───── Stored data

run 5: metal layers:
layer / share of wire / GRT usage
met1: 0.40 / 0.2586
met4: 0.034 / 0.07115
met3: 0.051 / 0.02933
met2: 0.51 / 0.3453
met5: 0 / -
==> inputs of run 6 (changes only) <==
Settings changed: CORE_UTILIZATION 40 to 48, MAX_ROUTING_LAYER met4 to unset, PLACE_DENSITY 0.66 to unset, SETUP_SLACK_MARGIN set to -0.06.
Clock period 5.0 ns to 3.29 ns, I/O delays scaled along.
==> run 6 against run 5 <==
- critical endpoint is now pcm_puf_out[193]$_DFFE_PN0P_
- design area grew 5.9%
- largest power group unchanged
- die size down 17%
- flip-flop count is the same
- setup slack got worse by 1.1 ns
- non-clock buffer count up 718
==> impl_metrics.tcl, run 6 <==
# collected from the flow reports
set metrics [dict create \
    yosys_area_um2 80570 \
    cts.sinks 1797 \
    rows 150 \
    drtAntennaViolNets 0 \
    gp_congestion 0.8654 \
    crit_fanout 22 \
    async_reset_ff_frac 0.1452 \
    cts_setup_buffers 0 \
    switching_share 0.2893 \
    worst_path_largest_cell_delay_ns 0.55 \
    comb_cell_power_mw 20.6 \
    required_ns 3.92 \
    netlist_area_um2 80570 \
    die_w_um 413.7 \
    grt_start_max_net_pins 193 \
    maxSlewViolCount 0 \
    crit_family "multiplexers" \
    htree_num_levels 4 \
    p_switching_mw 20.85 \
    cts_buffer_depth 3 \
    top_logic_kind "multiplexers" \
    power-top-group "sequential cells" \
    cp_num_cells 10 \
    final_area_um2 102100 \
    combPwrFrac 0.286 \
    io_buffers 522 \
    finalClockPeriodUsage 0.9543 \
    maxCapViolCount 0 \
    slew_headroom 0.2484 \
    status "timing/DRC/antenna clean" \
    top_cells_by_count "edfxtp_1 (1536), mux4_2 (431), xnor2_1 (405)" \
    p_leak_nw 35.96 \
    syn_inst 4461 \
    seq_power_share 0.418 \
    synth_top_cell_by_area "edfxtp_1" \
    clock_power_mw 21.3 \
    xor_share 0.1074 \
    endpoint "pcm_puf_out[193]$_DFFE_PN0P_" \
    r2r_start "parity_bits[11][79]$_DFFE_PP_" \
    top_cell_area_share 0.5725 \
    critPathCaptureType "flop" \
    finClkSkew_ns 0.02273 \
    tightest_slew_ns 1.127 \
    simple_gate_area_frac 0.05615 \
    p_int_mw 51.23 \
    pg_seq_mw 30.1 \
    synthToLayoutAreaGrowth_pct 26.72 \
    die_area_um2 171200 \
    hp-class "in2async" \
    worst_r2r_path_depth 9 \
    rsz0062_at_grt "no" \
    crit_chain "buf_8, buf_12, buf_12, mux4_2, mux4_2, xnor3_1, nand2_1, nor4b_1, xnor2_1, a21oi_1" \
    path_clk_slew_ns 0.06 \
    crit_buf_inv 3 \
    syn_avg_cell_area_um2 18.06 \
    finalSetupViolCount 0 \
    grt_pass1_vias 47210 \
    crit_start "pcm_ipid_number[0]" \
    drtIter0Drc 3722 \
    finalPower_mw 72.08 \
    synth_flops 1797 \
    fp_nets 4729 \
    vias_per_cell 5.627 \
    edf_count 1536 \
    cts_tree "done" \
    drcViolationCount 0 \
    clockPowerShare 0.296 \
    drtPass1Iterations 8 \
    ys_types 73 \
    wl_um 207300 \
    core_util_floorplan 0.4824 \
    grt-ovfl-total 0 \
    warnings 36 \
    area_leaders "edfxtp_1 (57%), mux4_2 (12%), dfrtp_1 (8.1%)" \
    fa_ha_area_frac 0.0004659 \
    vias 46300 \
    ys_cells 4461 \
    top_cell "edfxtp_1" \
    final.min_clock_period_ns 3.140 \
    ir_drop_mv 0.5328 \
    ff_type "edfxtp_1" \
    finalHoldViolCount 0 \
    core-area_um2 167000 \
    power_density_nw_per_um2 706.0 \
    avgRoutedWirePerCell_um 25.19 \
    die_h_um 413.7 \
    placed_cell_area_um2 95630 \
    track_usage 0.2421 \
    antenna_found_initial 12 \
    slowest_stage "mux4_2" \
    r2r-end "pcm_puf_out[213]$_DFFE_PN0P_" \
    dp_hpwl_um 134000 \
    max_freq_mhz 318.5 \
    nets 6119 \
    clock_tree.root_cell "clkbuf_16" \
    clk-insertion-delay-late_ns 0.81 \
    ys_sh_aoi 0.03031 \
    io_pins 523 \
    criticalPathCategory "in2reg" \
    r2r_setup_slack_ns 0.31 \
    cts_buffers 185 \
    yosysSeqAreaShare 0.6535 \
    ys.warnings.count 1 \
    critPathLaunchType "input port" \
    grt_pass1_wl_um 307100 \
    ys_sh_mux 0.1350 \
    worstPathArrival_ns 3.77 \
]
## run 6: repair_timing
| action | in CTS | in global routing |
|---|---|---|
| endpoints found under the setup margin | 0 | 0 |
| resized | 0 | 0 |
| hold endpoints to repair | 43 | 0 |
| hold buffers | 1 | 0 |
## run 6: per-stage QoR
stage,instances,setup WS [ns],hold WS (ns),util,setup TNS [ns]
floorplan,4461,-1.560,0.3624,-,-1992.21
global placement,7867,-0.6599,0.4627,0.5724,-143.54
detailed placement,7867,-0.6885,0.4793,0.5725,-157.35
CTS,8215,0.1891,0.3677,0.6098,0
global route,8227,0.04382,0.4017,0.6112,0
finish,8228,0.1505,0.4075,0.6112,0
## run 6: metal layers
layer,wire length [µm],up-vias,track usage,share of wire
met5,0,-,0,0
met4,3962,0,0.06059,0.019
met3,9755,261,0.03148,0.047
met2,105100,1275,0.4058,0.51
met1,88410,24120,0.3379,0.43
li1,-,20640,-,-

──────────

◆ **Exercise**
Starting with the first line of the entries and ending with the line that has "- non-clock buffer count up 718", copy each line exactly and add nothing.

◆ **Exercise output**
run 5: metal layers:
layer / share of wire / GRT usage
met1: 0.40 / 0.2586
met4: 0.034 / 0.07115
met3: 0.051 / 0.02933
met2: 0.51 / 0.3453
met5: 0 / -
==> inputs of run 6 (changes only) <==
Settings changed: CORE_UTILIZATION 40 to 48, MAX_ROUTING_LAYER met4 to unset, PLACE_DENSITY 0.66 to unset, SETUP_SLACK_MARGIN set to -0.06.
Clock period 5.0 ns to 3.29 ns, I/O delays scaled along.
==> run 6 against run 5 <==
- critical endpoint is now pcm_puf_out[193]$_DFFE_PN0P_
- design area grew 5.9%
- largest power group unchanged
- die size down 17%
- flip-flop count is the same
- setup slack got worse by 1.1 ns
- non-clock buffer count up 718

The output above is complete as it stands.